▶ _Record set_
□ □ □ □ □ □ □
<file path="config.mk">
export PLATFORM = sky130hd
export DESIGN_NAME = linear_layer_start_sync_fifo
export DESIGN_NICKNAME = d
export VERILOG_FILES = /design/src/rtl/linear_layer_start_sync_fifo_srl.sv /design/src/rtl/linear_layer_start_sync_fifo.sv
export SDC_FILE = /design/constraint.sdc
export NUM_CORES = 1
export LEC_CHECK = 0
export CORE_AREA = 2 2 39 41
export CTS_CLUSTER_SIZE = 8
export DETAILED_ROUTE_END_ITERATION = 8
export DIE_AREA = 0 0 41 43
export PLACE_DENSITY = 0.64
export REMOVE_ABC_BUFFERS = 1
export SETUP_SLACK_MARGIN = 0.3
export SLEW_MARGIN = 15
export SYNTH_ARGS = -nofsm -noshare
export SYNTH_HDL_FRONTEND = slang
export SYNTH_HIERARCHICAL = 1
export SYNTH_SLANG_ARGS = --single-unit
export TNS_END_PERCENT = 1
</file>
<file path="constraint.sdc">
create_clock -name clk -period 3.4 [get_ports clk]
set_input_delay 0.68 -clock clk [delete_from_list [all_inputs] [get_ports clk]]
set_output_delay 0.68 -clock clk [all_outputs]
set_load 0.1 [all_outputs]
</file>
<file path="src/rtl/linear_layer_start_sync_fifo_srl.sv">
// Shift-register token storage: newest entry at index 0, read port addressed combinationally.
// Contents are deliberately not reset; the controller's flags qualify dout.
module linear_layer_start_sync_fifo_srl #(
    parameter int unsigned DATA_WIDTH = 1,
    parameter int unsigned ADDR_WIDTH = 1
) (
    input  logic                  clk,
    input  logic                  we,
    input  logic [ADDR_WIDTH-1:0] addr,
    input  logic [DATA_WIDTH-1:0] din,
    output logic [DATA_WIDTH-1:0] dout
);

    localparam int unsigned SRL_DEPTH = 2 ** ADDR_WIDTH;

    logic [DATA_WIDTH-1:0] mem_q [SRL_DEPTH];
    logic [DATA_WIDTH-1:0] mem_d [SRL_DEPTH];

    // Shift older entries up one slot and load the new token at index 0.
    always_comb begin
        mem_d = mem_q;
        if (we) begin
            for (int i = SRL_DEPTH - 1; i > 0; i--) begin
                mem_d[i] = mem_q[i-1];
            end
            mem_d[0] = din;
        end
    end

    always_ff @(posedge clk) begin
        mem_q <= mem_d;
    end

    assign dout = mem_q[addr];

endmodule

</file>
<file path="src/rtl/linear_layer_start_sync_fifo.sv">
// Start-token FIFO controller: occupancy, registered full/empty handshakes and SRL addressing.
// Downstream ap_start is gated by if_empty_n, so consumers only start when a token is queued.
module linear_layer_start_sync_fifo #(
    parameter int unsigned DATA_WIDTH = 1,
    parameter int unsigned ADDR_WIDTH = 1,
    parameter int unsigned DEPTH      = 2
) (
    input  logic                  clk,
    input  logic                  reset,
    output logic                  if_full_n,
    input  logic                  if_write_ce,
    input  logic                  if_write,
    input  logic [DATA_WIDTH-1:0] if_din,
    output logic                  if_empty_n,
    input  logic                  if_read_ce,
    input  logic                  if_read,
    output logic [DATA_WIDTH-1:0] if_dout,
    output logic [ADDR_WIDTH:0]   if_num_data_valid,
    output logic [ADDR_WIDTH:0]   if_fifo_cap
);

    localparam int unsigned CNT_W = ADDR_WIDTH + 1;
    localparam logic [CNT_W-1:0] DEPTH_C = CNT_W'(DEPTH);
    localparam logic [CNT_W-1:0] ONE_C   = CNT_W'(1);

    logic [CNT_W-1:0]      count_q, count_d;
    logic                  full_n_q, full_n_d;
    logic                  empty_n_q, empty_n_d;
    logic                  push_c, pop_c;
    logic [ADDR_WIDTH-1:0] addr_c;

    // Requests are only honoured against the registered flags, so a full FIFO
    // refuses a write even when a pop happens in the same cycle.
    assign push_c = if_write & if_write_ce & full_n_q;
    assign pop_c  = if_read  & if_read_ce  & empty_n_q;

    always_comb begin
        addr_c = '0;
        if (count_q != '0) begin
            addr_c = ADDR_WIDTH'(count_q - ONE_C);
        end
    end

    always_comb begin
        count_d   = count_q;
        full_n_d  = full_n_q;
        empty_n_d = empty_n_q;
        if (push_c && !pop_c) begin
            count_d   = count_q + ONE_C;
            empty_n_d = 1'b1;
            full_n_d  = ((count_q + ONE_C) != DEPTH_C);
        end else if (pop_c && !push_c) begin
            count_d   = count_q - ONE_C;
            full_n_d  = 1'b1;
            empty_n_d = ((count_q - ONE_C) != '0);
        end
    end

    always_ff @(posedge clk or posedge reset) begin
        if (reset) begin
            count_q   <= '0;
            full_n_q  <= 1'b1;
            empty_n_q <= 1'b0;
        end else begin
            count_q   <= count_d;
            full_n_q  <= full_n_d;
            empty_n_q <= empty_n_d;
        end
    end

    linear_layer_start_sync_fifo_srl #(
        .DATA_WIDTH (DATA_WIDTH),
        .ADDR_WIDTH (ADDR_WIDTH)
    ) u_srl (
        .clk  (clk),
        .we   (push_c),
        .addr (addr_c),
        .din  (if_din),
        .dout (if_dout)
    );

    assign if_full_n         = full_n_q;
    assign if_empty_n        = empty_n_q;
    assign if_num_data_valid = count_q;
    assign if_fifo_cap       = DEPTH_C;

endmodule
</file>
* After elaboration in Yosys (flattened, before gate mapping)
Cells that the tools add are included.
Word-level totals: register bits after elaboration 6, bits of input ports 7, word-level logic and storage cells 31
Cells by class: add/sub/neg operators 2, $lt $le $gt $ge 1, eq/ne operators 1, mux-type cells 10, bitwise gates (word level) 5, reduce and logical (&&, ||, !) cells 7
Operators by type and width (number):
- 1-bit 2-to-1 mux | 8
- 2-bit nonzero test | 3
- 1-bit bitwise AND | 4
- 2-bit 2-to-1 mux | 2
- 2-bit by 1-bit adder with 2-bit output, second input constant | 1
- 2-bit >= comparator, second input constant | 1
- 1-bit logical AND | 2
- 1-bit zero test | 2
- 2-bit inequality test, second input constant | 1
- 1-bit inverter with 2-bit output | 1
- 2-bit by 1-bit subtractor with 2-bit output, second input constant | 1

* Logic depth before layout (Yosys ltp)
depth after elaboration 6, depth in mapped cells 4

* Hierarchy
Netlist, hierarchy kept.
By module, submodules not included:
- linear_layer_start_sync_fifo | instances 1, cells each 29, area each 270.3 sq um, seq. area each 101.3 sq um
- linear_layer_start_sync_fifo_srl | instances 1, cells each 3, area each 75.1 sq um, seq. area each 60.1 sq um

* Worst setup path after synthesis
Ideal clock, no wire load.
path type reg-to-output, start reg count_q[0] (netlist: if_num_data_valid[0]), end out if_dout, data arrival time 1718 ps, data required time 2720 ps, setup slack 1002 ps, stages on the path, launching flop included 4, path buffers 0, cells stage by stage dfrtp_1 -> inv_1 -> ha_1 -> mux2_4
On the way: word-level cells in the longest chain between the ends 6, elaborated cells on any way between the ends 7, those cells by class add/sub (1); mux (4); bitwise (1); reduce/logical (1)
Ends and longest elaborated chain:
- start, declared | line linear_layer_start_sync_fifo.sv:26 | logic [CNT_W-1:0] count_q, count_d;
- start signal, assigned | line linear_layer_start_sync_fifo.sv:65 | count_q <= count_d;
- 2-bit by 1-bit subtractor with 2-bit output / 2-bit nonzero test (equally long branches)
- 1-bit 2-to-1 mux * | line linear_layer_start_sync_fifo.sv:39 | if (count_q != '0) begin
- net addr_c | line linear_layer_start_sync_fifo.sv:30 | logic [ADDR_WIDTH-1:0] addr_c;
- 1-bit inverter with 2-bit output (not written as such) * | line linear_layer_start_sync_fifo_srl.sv:34 | assign dout = mem_q[addr];
- 1-bit 2-to-1 mux (not written as such) * (3 in a row) | line linear_layer_start_sync_fifo_srl.sv:34
- end, declared | line linear_layer_start_sync_fifo.sv:17 | output logic [DATA_WIDTH-1:0] if_dout,
The timed path passes the listed nets; every way through them passes the cells marked *. The select of a mux whose other input is x is not followed.

* Worst setup path in the final report
Ends and elaborated chain as after synthesis.

==> impl_metrics.ini <==
[timing]
setup_viol = 0
finalHoldViolCount = 0
rsz0062_at_grt = false
max_freq_mhz = 470
period_needed_ns = 2.13
final.setup.tns_ns = 0
skew_ns = 0.0131
slew_viol_final = 0
post-route-period-util_pct = 62.6

[run]
drv_cap = 0

[detailed_routing]
route.detailed.drc = 0
wl_per_cell_um = 8.69
first_pass_iters = 1
vias = 235
viasPerCell = 3.85
routed_wl_um = 530
ant_nets = 0
dr.first_iter.drc_count = 0

[clock_network]
postCtsSetupBuffers = 0
clk_pin_slew_worst_paths_ns = 0.05
clk_path_buf_depth = 2
cts-root-buf = clkbuf_4
cts_buffers = 3
cts.sinks = 6
postCtsHoldBufs = 0
cts_tree = done
clk_latency_ns = 0.25
cts.htree.levels = 1
ctsResizeCount = 0

[critical_path]
cp_max_fo = 5
worstPathCellList = inv_1 -> ha_1 -> mux2_4 -> buf_4
endpoint_kind = primary output
arrival_ns = 1.45
required_ns = 2.72
crit_family = flip-flops
regToRegSetupSlack_ns = 1.89
reg2reg_from = if_full_n
startpoint = if_num_data_valid[0]
critical_path_class = flip-flop to primary output
max_stage_delay_ns = 0.41
cp-start-kind = flip-flop
path_buf_inv = 2
critical-path-slowest-cell = dfrtp_1

[global_routing]
grtUsageTotal_pct = 7.29
grt_overflow = 0
grt_max_degree = 8
first_global_vias = 215
antenna_found_initial = 0
grt_pass1_wl_um = 821

[synthesis]
synthCells = 32
synth.top_cell.area_share_pct = 21.7
ys_seq_area_share_pct = 46.7
synth_top_cell_by_area = dfrtp_1
synth_cell_type_count = 19
ys_ff_latch = 6
ys_top_cells_by_area = dfrtp_1 22%, edfxtp_1 17%, ha_1 14%
synth_warnings = 6
avgSynthCellArea_um2 = 10.8
syn_area_um2 = 345

[floorplanning]
die_w_um = 41
core_area_um2 = 1380
die-area_um2 = 1760
start_util_pct = 25.0
die_y_um = 43
io_pins = 14
rows = 14

[layout]
fin_cells = 61
final_net_count = 57
fin_util_pct = 34.3
layout-drive-gt1-share_pct = 26.7
area_delta_synth_final_pct = 37.3
fin_area_um2 = 474
insertedDiodeCount = 0

[placed_design]
dp_hpwl_um = 407
port_buffers = 11
dp.cells = 57
gp_congestion = 0.773
place_area_um2 = 448

[outcome]
status = completed

[hold_path]
hold_path_startpoint = u_srl/mem_q[1]
hp-class = flip-flop to flip-flop
==> synth_stat cells <==
cell	number
o21ai_2	1
mux2_2	1
nor3b_1	1
ha_1	4
conb_1	2
edfxtp_1	2
inv_1	4
nand2_1	3
dfrtp_1	3
or2_1	1
dfstp_2	1
xnor2_1	1
o21ai_0	1
a21oi_1	1
nor2b_1	1
and3_1	1
mux2_4	1
nand3_1	1
buf_4	2
==> worst paths after layout <==
kind,endpoint,depth (start not counted)
setup / recovery,if_dout,4
hold / removal,u_srl/mem_q[0],0
setup reg to reg,if_num_data_valid[0],4
hold reg to reg,u_srl/mem_q[0],0
max in group asynchronous,if_full_n,2
min in group asynchronous,if_num_data_valid[1],2
==> per-layer routing <==
layer  routed length [um]  global-route usage [%]
met2                  207                    9.69
met4                    0                       0
met3                   59                    7.85
met1                  263                    8.61
met5                    0                       0
==> cells in the final DEF, fill, tap and decap left out, types with 2 or more instances in the layout <==
master,count
clkdlybuf4s50_1,6
buf_4,5
inv_1,4
ha_1,4
nand2_1,3
clkbuf_4,3
dfrtp_1,3
conb_1,2
edfxtp_1,2
==> metrics by stage <==
step,hold WS (ns),setup slack (ns)
detailed placement,0.445,1.25
global route,0.464,1.20
finish,0.434,1.27
floorplan,0.427,1.00
global placement,0.442,1.27
CTS,0.441,1.25
==> registers in the layout, summed over array words and instances, names as in the netlist <==
signal / count
if_full_n: 1
if_num_data_valid: 2
if_empty_n: 1
u_srl/mem_q: 2
==> kinds of logic after synthesis <==
| family | share of synthesized area [%] |
|---|---|
| adders and majority gates | 14.5 |
| buffers and inverters | 8.69 |
| xor gates and xnor gates | 2.54 |
| other | 2.17 |
| DFF | 46.7 |
| and+or+nand+nor | 12.3 |
| AOI/OAI and AO/OA | 5.43 |
| muxes | 7.61 |
==> worst register-to-register path, delay by kind of cell (launching register included) <==
kind                       cells  cell delay, ns
DFF                            1            0.53
and+or+nand+nor                2            0.50
adders and majority gates      1            0.33
AOI/OAI and AO/OA              1            0.10
==> final cells by class <==
| class | count | area (um2) |
|---|---|---|
| Multi-Input combinational cell | 20 | 154 |
| Sequential cell | 6 | 161 |
| Timing Repair Buffer | 11 | 97.6 |
| Fill cell | 143 | 910 |
| Inverter | 4 | 15.0 |
| Tap cell | 16 | 20.0 |
| Clock buffer | 4 | 26.3 |
Power is not shown: default switching activity piles up to over one toggle a cycle in this logic, so the estimate is an artifact.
□ □ □ □ □ □ □
▶ _The problem_
Each line in the listing above from the one containing "kind,endpoint,depth (start not counted)" through the one containing "finish,0.434,1.27" should be repeated exactly, and no other line.

▶ _Written reply_
kind,endpoint,depth (start not counted)
setup / recovery,if_dout,4
hold / removal,u_srl/mem_q[0],0
setup reg to reg,if_num_data_valid[0],4
hold reg to reg,u_srl/mem_q[0],0
max in group asynchronous,if_full_n,2
min in group asynchronous,if_num_data_valid[1],2
==> per-layer routing <==
layer  routed length [um]  global-route usage [%]
met2                  207                    9.69
met4                    0                       0
met3                   59                    7.85
met1                  263                    8.61
met5                    0                       0
==> cells in the final DEF, fill, tap and decap left out, types with 2 or more instances in the layout <==
master,count
clkdlybuf4s50_1,6
buf_4,5
inv_1,4
ha_1,4
nand2_1,3
clkbuf_4,3
dfrtp_1,3
conb_1,2
edfxtp_1,2
==> metrics by stage <==
step,hold WS (ns),setup slack (ns)
detailed placement,0.445,1.25
global route,0.464,1.20
finish,0.434,1.27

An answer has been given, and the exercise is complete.